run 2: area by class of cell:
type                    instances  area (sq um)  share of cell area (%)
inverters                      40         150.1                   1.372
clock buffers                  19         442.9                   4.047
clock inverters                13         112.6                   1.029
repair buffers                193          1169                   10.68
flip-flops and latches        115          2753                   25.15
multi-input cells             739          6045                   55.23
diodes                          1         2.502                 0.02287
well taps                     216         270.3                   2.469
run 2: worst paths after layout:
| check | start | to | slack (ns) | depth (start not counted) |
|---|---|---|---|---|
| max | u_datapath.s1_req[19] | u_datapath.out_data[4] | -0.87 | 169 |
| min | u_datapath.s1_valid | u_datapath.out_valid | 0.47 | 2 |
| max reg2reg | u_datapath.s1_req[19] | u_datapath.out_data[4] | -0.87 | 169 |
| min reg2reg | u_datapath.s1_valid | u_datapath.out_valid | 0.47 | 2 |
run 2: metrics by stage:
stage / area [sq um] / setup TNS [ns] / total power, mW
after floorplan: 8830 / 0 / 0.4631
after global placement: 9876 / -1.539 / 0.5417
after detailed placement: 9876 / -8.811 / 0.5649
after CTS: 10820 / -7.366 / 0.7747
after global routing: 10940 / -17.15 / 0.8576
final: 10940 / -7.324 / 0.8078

★ ★ ★ ★ ★

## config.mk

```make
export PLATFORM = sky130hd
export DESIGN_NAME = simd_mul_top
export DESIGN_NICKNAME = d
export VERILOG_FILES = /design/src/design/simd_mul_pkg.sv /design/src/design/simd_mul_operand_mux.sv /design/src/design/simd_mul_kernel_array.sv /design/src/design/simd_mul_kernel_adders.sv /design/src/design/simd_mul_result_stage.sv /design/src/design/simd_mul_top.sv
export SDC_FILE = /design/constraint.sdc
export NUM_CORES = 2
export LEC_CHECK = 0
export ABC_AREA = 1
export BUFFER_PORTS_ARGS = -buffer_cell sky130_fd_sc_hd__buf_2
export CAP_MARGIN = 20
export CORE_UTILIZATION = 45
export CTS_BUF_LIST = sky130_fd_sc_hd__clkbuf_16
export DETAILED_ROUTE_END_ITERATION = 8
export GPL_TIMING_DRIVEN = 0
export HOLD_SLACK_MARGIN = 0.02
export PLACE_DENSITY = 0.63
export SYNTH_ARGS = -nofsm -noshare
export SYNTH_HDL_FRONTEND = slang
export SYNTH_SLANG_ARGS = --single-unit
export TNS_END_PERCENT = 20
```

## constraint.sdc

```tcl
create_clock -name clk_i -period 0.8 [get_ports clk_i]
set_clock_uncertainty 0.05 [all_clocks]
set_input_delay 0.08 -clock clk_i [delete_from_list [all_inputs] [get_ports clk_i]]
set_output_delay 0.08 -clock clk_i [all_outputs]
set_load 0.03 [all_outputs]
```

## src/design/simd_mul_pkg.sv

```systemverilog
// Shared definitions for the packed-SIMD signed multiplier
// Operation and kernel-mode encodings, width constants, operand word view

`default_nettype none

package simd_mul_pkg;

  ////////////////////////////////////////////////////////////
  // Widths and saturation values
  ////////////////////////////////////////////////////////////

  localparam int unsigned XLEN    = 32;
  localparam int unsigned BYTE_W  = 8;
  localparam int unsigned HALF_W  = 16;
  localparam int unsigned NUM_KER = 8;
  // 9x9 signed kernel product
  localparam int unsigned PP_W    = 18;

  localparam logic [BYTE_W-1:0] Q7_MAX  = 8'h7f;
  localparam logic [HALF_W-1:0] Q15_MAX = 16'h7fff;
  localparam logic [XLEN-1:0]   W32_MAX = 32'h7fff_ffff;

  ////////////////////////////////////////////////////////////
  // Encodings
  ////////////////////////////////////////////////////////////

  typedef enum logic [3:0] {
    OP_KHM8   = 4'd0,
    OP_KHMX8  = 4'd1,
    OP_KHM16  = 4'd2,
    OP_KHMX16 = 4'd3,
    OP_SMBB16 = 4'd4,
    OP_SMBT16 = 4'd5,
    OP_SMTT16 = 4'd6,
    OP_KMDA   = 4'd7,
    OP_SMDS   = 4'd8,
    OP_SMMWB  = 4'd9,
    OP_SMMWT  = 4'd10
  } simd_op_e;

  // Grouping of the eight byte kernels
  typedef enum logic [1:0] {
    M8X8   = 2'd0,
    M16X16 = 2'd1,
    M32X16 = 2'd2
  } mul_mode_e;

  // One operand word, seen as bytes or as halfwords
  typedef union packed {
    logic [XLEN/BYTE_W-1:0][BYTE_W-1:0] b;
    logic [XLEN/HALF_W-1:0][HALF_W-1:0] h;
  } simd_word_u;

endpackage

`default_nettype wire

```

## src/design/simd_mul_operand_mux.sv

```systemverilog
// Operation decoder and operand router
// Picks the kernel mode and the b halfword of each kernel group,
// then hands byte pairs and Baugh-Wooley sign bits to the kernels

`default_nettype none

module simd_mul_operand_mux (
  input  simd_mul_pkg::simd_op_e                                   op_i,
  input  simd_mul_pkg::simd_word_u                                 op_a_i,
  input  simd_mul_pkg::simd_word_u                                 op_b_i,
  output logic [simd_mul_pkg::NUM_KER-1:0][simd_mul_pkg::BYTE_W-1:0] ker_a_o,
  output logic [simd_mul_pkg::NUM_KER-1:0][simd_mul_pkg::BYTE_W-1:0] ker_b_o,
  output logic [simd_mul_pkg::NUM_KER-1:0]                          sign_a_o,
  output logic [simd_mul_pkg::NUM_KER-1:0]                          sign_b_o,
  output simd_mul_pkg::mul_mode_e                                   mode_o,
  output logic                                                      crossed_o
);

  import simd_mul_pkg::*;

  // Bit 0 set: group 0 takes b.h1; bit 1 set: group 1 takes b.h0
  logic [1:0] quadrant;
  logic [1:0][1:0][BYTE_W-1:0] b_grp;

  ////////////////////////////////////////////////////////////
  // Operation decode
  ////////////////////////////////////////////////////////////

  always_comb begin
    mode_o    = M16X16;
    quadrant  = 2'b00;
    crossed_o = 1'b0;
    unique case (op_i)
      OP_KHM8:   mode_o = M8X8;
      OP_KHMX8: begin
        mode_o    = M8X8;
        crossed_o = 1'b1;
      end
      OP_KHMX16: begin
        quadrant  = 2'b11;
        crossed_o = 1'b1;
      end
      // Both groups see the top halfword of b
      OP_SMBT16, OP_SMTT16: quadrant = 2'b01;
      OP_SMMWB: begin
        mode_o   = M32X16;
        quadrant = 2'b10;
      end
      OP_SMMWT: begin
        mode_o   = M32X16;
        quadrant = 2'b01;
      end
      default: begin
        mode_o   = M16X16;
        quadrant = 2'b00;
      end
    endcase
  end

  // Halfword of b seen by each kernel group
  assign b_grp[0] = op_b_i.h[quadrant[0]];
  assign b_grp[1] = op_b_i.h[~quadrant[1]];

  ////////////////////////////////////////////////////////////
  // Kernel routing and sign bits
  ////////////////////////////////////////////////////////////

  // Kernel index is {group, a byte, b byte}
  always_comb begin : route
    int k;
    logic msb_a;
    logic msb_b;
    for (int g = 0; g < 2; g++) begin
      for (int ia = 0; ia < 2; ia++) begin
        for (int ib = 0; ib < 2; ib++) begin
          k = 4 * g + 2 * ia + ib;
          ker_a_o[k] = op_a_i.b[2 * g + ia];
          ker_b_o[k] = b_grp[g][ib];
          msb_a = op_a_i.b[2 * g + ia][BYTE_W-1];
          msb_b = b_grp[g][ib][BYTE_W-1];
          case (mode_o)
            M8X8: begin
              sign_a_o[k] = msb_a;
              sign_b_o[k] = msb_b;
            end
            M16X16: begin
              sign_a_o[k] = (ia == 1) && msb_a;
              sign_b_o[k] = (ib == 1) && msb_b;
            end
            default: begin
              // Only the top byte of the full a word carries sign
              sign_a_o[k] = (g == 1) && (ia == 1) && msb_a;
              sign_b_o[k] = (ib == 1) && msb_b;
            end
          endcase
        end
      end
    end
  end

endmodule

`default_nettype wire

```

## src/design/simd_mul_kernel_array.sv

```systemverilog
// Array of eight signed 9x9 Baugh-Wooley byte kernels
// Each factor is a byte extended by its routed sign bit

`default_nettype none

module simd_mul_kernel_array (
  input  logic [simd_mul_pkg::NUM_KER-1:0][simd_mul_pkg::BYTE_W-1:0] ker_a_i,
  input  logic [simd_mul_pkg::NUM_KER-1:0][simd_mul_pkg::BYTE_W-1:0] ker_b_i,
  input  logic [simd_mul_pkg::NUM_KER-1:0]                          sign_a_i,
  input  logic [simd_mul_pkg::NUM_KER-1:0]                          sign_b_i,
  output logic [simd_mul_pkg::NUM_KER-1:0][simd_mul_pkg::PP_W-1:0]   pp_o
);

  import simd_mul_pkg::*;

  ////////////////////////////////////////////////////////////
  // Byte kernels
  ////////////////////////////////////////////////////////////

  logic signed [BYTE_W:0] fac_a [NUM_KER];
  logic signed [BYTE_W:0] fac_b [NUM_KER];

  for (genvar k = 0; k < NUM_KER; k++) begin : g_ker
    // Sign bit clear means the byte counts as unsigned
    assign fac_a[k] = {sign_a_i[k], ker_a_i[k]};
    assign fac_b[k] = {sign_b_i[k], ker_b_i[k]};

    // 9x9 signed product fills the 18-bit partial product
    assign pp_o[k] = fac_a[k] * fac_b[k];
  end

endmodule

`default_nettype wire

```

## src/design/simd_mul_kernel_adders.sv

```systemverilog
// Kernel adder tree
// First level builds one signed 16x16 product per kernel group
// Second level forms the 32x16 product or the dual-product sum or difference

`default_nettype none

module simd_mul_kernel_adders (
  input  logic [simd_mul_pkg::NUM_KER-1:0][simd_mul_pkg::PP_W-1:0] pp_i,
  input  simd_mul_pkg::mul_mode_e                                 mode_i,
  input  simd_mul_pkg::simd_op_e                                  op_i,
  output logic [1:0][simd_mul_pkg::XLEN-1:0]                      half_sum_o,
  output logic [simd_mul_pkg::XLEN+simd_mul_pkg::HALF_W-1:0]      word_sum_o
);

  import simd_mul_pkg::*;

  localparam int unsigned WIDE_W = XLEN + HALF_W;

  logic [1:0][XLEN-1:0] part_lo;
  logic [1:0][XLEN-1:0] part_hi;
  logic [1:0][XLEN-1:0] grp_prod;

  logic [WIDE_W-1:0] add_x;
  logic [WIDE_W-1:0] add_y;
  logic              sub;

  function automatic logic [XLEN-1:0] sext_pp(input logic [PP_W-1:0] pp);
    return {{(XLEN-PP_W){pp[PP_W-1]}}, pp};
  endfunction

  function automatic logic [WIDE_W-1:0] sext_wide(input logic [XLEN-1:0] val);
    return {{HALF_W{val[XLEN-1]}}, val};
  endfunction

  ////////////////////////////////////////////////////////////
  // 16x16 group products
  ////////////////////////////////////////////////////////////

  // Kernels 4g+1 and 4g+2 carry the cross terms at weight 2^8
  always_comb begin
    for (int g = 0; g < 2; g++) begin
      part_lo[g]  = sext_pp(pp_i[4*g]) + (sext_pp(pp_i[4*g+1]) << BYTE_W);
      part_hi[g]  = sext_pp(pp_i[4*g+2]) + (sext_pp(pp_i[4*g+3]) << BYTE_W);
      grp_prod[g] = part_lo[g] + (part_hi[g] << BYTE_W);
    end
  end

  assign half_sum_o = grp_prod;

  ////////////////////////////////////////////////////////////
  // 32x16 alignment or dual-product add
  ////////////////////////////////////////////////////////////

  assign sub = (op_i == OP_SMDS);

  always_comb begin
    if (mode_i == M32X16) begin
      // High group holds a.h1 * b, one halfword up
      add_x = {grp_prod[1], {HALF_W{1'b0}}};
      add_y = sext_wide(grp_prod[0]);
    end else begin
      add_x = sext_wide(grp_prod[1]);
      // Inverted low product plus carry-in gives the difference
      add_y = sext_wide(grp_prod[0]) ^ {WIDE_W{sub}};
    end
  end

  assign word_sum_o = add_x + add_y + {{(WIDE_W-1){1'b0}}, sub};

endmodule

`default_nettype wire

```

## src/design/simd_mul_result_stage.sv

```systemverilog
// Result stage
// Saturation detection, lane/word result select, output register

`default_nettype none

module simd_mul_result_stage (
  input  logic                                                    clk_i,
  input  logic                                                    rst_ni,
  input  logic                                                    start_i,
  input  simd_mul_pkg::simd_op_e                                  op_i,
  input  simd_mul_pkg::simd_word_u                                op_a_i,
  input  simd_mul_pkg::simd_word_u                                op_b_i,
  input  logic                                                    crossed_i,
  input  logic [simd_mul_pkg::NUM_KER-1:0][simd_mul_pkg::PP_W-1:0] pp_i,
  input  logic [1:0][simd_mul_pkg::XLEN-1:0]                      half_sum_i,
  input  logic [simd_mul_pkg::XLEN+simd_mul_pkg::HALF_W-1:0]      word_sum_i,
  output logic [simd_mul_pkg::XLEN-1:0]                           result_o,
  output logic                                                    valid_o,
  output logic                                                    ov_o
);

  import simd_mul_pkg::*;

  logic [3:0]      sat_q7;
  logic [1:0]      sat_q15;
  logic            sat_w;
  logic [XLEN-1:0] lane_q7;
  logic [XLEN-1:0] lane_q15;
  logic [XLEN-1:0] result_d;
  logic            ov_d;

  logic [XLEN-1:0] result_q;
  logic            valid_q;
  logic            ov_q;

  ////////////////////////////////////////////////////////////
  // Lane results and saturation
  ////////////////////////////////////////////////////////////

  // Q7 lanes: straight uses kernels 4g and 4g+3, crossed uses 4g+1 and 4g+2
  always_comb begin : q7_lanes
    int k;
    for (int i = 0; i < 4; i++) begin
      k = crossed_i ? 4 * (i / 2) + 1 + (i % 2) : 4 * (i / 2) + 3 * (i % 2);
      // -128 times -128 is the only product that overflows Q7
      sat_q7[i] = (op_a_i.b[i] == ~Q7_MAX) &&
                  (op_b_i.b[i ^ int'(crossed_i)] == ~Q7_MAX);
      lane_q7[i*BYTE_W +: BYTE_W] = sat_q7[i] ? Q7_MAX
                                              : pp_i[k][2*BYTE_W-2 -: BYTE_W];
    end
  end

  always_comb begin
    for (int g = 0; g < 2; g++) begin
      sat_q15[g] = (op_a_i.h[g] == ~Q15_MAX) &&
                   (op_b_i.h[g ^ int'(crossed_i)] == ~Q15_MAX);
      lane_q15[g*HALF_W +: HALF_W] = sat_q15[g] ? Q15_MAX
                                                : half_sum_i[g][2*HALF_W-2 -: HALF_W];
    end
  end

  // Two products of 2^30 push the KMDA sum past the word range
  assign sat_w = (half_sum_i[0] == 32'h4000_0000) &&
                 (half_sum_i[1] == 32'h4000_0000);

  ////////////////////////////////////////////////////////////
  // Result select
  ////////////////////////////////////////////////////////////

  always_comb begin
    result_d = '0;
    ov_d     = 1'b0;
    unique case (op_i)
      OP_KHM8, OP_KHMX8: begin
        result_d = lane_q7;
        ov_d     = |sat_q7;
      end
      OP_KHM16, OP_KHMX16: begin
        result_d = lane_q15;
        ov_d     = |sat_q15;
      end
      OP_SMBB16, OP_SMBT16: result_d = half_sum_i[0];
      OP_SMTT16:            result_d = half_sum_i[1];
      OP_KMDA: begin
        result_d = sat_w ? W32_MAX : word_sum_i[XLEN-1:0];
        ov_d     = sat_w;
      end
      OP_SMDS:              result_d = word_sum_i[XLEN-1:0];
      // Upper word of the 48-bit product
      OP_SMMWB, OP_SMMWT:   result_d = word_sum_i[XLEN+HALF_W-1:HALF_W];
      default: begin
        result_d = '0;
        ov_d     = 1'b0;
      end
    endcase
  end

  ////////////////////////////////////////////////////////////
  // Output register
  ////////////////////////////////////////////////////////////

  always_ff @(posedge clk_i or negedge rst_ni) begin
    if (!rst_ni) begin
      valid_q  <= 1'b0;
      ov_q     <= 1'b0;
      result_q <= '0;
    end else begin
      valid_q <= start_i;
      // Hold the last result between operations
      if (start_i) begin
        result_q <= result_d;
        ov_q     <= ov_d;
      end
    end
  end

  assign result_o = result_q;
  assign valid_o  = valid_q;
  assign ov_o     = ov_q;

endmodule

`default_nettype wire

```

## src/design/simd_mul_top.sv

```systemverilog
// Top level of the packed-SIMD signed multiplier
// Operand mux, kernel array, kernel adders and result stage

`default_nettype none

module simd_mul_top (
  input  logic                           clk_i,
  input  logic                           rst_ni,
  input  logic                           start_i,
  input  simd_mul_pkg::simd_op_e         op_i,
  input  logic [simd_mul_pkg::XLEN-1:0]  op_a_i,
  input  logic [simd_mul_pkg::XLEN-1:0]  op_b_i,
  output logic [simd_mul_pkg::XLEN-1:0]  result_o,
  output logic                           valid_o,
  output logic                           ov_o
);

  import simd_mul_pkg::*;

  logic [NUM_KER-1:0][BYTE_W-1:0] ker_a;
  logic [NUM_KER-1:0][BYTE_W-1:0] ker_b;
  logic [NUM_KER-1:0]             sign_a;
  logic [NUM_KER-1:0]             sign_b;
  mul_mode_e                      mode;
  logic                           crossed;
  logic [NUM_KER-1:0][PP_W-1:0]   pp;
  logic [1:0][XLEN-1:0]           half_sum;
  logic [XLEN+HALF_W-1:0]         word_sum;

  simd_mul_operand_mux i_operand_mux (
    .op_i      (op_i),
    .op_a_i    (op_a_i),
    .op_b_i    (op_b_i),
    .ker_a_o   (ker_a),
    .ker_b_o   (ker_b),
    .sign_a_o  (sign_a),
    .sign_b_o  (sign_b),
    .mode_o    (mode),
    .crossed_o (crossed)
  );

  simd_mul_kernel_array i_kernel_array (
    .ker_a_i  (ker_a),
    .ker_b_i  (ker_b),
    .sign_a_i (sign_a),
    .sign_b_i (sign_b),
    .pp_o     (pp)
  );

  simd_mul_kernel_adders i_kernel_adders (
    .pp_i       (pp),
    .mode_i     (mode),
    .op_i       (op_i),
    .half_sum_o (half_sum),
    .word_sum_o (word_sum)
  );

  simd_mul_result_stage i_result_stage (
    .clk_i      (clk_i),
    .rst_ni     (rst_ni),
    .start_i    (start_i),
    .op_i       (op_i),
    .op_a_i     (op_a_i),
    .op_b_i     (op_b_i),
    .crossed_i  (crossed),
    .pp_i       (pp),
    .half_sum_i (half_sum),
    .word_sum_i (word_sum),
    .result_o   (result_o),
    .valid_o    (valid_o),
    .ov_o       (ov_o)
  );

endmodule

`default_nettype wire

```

★ ★ ★ ★ ★

What is expected → Copy exactly the stretch of data above from the line with "after global placement: 9876" through the line with "final: 10940 / -7.324 / 0.8078", and omit all other lines.

Task answer →
after global placement: 9876 / -1.539 / 0.5417
after detailed placement: 9876 / -8.811 / 0.5649
after CTS: 10820 / -7.366 / 0.7747
after global routing: 10940 / -17.15 / 0.8576
final: 10940 / -7.324 / 0.8078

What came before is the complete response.